Bugs aren't a great place for discussion. Newsgroups are (and I'd love
more broken-out specialization); or the modern equivalent to newsgroups
(web forums, though for many uses I prefer newsgroups to web forums, not
the least of which is that *I* get to decide what my interface and
editor is).
For example, I'd love a newsgroup for media stuff. Low volume isn't a
problem in a newsgroup; unlike web forums you don't have to actively
check them (RSS can help with that on web forums of course, but that's
more setup hassle for the user).
As perf has always been a strong interest of mine, I was hoping to spark
some useful discussions here and make them findable in the future (while
in platform they'd rapidly be lost in the chatter).
That's my opinion, anyways.
--
Randell Jesup, Mozilla Corp
remove ".news" for personal email
Most likely because they use the mailing list, not the newsgroup, and
you didn't set a Reply-To header and the gateway is dumb and doesn't
turn Followup-To into Reply-To and vice versa....
-Boris
We created a list for b2g to solve that; apologies for not doing that
sooner, it was certainly pretty disruptive for other platform
conversations.
I don't think it makes sense to split performance out into a separate
area of discussion. It's not really a separable concern: it needs to
be part of how we think of everything we do, and improvements in it
will always involve one or more other domains. Similarly with
security.
It might be that performance tools could be in another group, but I
think they're low enough volume that it's not worth adding another
channel to monitor or find, and also the audience for those tools is
everyone, so other than really specific architectural issues it's
going to want lots of platform feedback anyway.
> For example, I'd love a newsgroup for media stuff.

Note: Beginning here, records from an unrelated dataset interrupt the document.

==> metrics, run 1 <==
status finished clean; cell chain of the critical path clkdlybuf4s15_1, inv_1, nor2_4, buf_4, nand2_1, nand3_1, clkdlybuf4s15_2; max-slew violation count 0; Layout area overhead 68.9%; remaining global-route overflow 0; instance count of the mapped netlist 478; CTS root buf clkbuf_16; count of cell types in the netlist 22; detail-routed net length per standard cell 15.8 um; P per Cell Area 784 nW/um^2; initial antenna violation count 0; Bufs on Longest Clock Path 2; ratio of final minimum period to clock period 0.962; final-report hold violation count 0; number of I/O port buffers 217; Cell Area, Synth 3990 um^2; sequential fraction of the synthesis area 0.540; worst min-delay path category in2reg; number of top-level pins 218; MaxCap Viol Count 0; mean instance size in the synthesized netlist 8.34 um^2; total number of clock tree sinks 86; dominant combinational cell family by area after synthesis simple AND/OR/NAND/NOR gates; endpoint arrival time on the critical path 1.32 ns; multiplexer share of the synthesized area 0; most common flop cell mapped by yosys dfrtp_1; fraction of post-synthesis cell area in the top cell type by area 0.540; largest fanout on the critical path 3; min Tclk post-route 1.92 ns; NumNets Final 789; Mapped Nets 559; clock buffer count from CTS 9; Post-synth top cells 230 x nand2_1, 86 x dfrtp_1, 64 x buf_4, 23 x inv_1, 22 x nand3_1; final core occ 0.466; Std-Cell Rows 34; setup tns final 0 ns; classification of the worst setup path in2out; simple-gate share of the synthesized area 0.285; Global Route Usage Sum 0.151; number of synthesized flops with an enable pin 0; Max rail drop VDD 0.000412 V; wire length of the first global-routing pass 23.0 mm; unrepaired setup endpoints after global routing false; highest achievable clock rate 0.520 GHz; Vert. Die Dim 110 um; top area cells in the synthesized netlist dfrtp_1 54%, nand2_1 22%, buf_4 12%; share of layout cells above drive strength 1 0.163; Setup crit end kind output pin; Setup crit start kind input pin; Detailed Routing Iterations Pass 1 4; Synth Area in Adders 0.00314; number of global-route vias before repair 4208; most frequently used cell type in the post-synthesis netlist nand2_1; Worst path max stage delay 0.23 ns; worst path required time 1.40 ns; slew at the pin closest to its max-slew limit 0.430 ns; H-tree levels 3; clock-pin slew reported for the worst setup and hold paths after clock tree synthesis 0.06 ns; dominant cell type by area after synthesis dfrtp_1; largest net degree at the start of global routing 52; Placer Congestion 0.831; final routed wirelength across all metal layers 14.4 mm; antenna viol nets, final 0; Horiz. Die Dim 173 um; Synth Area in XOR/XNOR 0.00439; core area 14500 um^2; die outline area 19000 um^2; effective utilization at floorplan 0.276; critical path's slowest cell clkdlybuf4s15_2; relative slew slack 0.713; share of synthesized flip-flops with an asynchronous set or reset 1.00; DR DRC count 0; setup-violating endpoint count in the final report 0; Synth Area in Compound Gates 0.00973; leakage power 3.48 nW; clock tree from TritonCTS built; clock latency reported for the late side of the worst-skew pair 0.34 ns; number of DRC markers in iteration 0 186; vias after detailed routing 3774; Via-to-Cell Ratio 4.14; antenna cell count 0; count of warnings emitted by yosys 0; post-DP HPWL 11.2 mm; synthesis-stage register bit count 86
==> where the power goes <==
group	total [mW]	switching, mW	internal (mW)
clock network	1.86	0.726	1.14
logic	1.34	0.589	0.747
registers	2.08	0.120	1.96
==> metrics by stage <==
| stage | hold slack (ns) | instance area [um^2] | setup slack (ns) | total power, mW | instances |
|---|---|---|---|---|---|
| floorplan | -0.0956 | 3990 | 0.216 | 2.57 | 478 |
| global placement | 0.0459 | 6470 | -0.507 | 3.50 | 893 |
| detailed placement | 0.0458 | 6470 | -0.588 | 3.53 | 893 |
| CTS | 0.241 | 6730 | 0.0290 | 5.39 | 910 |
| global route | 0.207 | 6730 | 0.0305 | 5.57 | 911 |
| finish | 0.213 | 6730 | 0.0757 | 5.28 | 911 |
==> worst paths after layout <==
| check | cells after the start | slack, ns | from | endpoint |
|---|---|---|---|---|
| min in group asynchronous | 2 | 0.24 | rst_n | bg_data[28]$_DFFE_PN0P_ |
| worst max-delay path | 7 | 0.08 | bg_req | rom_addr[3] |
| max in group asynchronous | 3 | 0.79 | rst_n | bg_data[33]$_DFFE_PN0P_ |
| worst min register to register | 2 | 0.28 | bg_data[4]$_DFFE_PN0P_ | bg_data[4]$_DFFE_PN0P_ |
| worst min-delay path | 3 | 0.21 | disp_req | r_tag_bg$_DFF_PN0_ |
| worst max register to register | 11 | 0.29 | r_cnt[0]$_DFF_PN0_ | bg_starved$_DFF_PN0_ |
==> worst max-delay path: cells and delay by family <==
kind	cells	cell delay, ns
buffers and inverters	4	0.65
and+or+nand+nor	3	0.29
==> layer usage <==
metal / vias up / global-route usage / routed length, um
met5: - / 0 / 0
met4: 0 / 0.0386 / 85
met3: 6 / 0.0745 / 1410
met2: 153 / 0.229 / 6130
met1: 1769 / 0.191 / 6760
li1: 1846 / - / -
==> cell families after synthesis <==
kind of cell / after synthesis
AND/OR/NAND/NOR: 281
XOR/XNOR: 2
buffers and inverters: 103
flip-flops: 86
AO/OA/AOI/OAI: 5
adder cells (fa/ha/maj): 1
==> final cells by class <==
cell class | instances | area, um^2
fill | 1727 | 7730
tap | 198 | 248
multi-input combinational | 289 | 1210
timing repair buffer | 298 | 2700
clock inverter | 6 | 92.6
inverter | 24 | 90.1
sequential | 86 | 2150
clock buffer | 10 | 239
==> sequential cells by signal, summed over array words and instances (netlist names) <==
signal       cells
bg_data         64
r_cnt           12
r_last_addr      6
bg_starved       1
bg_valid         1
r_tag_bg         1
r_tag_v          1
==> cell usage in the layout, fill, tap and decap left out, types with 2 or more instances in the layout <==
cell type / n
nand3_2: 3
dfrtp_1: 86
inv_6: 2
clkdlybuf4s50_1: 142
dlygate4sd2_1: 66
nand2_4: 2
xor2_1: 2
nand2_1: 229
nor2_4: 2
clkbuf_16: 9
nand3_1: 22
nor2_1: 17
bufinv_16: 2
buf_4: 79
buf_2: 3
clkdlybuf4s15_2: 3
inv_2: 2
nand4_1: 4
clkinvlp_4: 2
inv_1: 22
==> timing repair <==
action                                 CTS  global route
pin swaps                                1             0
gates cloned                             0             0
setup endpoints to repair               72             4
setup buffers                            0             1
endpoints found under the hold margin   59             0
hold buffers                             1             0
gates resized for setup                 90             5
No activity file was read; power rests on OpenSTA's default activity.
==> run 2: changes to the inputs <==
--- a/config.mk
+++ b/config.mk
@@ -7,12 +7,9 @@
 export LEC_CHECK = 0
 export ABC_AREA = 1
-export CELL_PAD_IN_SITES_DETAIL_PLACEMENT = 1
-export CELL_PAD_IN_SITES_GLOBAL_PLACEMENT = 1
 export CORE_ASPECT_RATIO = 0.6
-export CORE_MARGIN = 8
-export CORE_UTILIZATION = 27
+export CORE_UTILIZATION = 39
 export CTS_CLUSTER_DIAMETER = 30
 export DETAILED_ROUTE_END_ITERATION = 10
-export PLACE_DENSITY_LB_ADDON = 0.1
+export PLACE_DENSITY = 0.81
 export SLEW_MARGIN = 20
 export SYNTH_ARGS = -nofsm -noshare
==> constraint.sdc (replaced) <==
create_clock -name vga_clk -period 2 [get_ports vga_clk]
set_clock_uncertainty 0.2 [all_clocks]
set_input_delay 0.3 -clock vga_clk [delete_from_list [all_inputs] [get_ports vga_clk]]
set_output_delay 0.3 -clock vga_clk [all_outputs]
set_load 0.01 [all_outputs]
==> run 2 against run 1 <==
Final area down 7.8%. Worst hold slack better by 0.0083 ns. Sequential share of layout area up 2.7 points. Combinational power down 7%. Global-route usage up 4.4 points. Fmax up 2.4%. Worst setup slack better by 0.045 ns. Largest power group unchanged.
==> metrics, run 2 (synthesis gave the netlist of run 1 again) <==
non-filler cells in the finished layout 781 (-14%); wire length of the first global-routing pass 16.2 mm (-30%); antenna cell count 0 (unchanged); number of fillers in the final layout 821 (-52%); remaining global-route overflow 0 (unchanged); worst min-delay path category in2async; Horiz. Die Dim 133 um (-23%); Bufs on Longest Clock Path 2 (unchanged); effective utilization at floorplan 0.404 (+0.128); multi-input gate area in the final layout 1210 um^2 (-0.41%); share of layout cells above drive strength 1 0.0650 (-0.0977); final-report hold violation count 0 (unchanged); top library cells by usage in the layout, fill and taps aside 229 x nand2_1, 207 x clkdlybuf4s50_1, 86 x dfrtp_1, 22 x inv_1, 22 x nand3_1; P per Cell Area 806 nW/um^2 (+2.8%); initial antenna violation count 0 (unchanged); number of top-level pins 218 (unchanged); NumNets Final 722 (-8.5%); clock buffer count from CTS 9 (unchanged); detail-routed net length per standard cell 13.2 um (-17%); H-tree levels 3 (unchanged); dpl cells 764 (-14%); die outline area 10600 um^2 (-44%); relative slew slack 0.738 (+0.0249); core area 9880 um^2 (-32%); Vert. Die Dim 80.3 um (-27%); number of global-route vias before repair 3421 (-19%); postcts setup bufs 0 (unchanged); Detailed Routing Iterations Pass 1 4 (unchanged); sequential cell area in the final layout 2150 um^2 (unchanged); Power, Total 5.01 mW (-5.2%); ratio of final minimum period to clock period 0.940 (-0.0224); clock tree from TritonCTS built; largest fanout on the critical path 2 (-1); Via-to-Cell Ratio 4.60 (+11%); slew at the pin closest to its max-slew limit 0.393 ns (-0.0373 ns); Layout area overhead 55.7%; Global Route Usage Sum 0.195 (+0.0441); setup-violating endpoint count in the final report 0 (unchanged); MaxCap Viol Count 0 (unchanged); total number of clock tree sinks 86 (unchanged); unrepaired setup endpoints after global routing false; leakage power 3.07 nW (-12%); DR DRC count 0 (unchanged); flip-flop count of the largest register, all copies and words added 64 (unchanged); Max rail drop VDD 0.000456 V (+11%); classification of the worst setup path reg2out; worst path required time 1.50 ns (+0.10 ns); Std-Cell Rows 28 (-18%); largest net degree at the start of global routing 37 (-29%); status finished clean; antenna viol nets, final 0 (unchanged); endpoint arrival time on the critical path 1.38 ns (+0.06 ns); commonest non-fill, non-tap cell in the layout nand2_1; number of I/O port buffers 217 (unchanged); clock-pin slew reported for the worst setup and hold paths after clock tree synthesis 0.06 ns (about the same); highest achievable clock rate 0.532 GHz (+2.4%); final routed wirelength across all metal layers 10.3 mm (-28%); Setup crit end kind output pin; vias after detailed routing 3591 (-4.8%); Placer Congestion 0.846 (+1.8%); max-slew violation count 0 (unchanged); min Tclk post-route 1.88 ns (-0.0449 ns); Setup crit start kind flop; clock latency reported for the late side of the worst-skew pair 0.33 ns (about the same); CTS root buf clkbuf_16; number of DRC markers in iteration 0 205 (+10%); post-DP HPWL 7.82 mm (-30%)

Low volume isn't a
> problem in a newsgroup; unlike web forums you don't have to actively
> check them (RSS can help with that on web forums of course, but that's
> more setup hassle for the user).
I think a media list makes more sense, since it's a vertical rather
than horizontal area of work.
Mike
> m.d.platform is already an over-full group with insufficient breakout
> IMHO - it gets overwhelmed occasionally by stuff like B2G. Part of the
> problem may be that people have moved away from "traditional"
> newsreaders.
>
Just ignore/mute/kill the threads you don't care about, right? I know some
people have difficulty doing that due to, um, client limitations, but
old-skool newsreaders should be fine.
I find it both essential (across many mailing lists and newsgroups, not just
Mozilla's) and trivial to ignore threads I'm not following. (I use Gmail but
that's not the only option.)
Rob
--
"If we claim to be without sin, we deceive ourselves and the truth is not in
us. If we confess our sins, he is faithful and just and will forgive us our
sins and purify us from all unrighteousness. If we claim we have not sinned,
we make him out to be a liar and his word is not in us." [1 John 1:8-10]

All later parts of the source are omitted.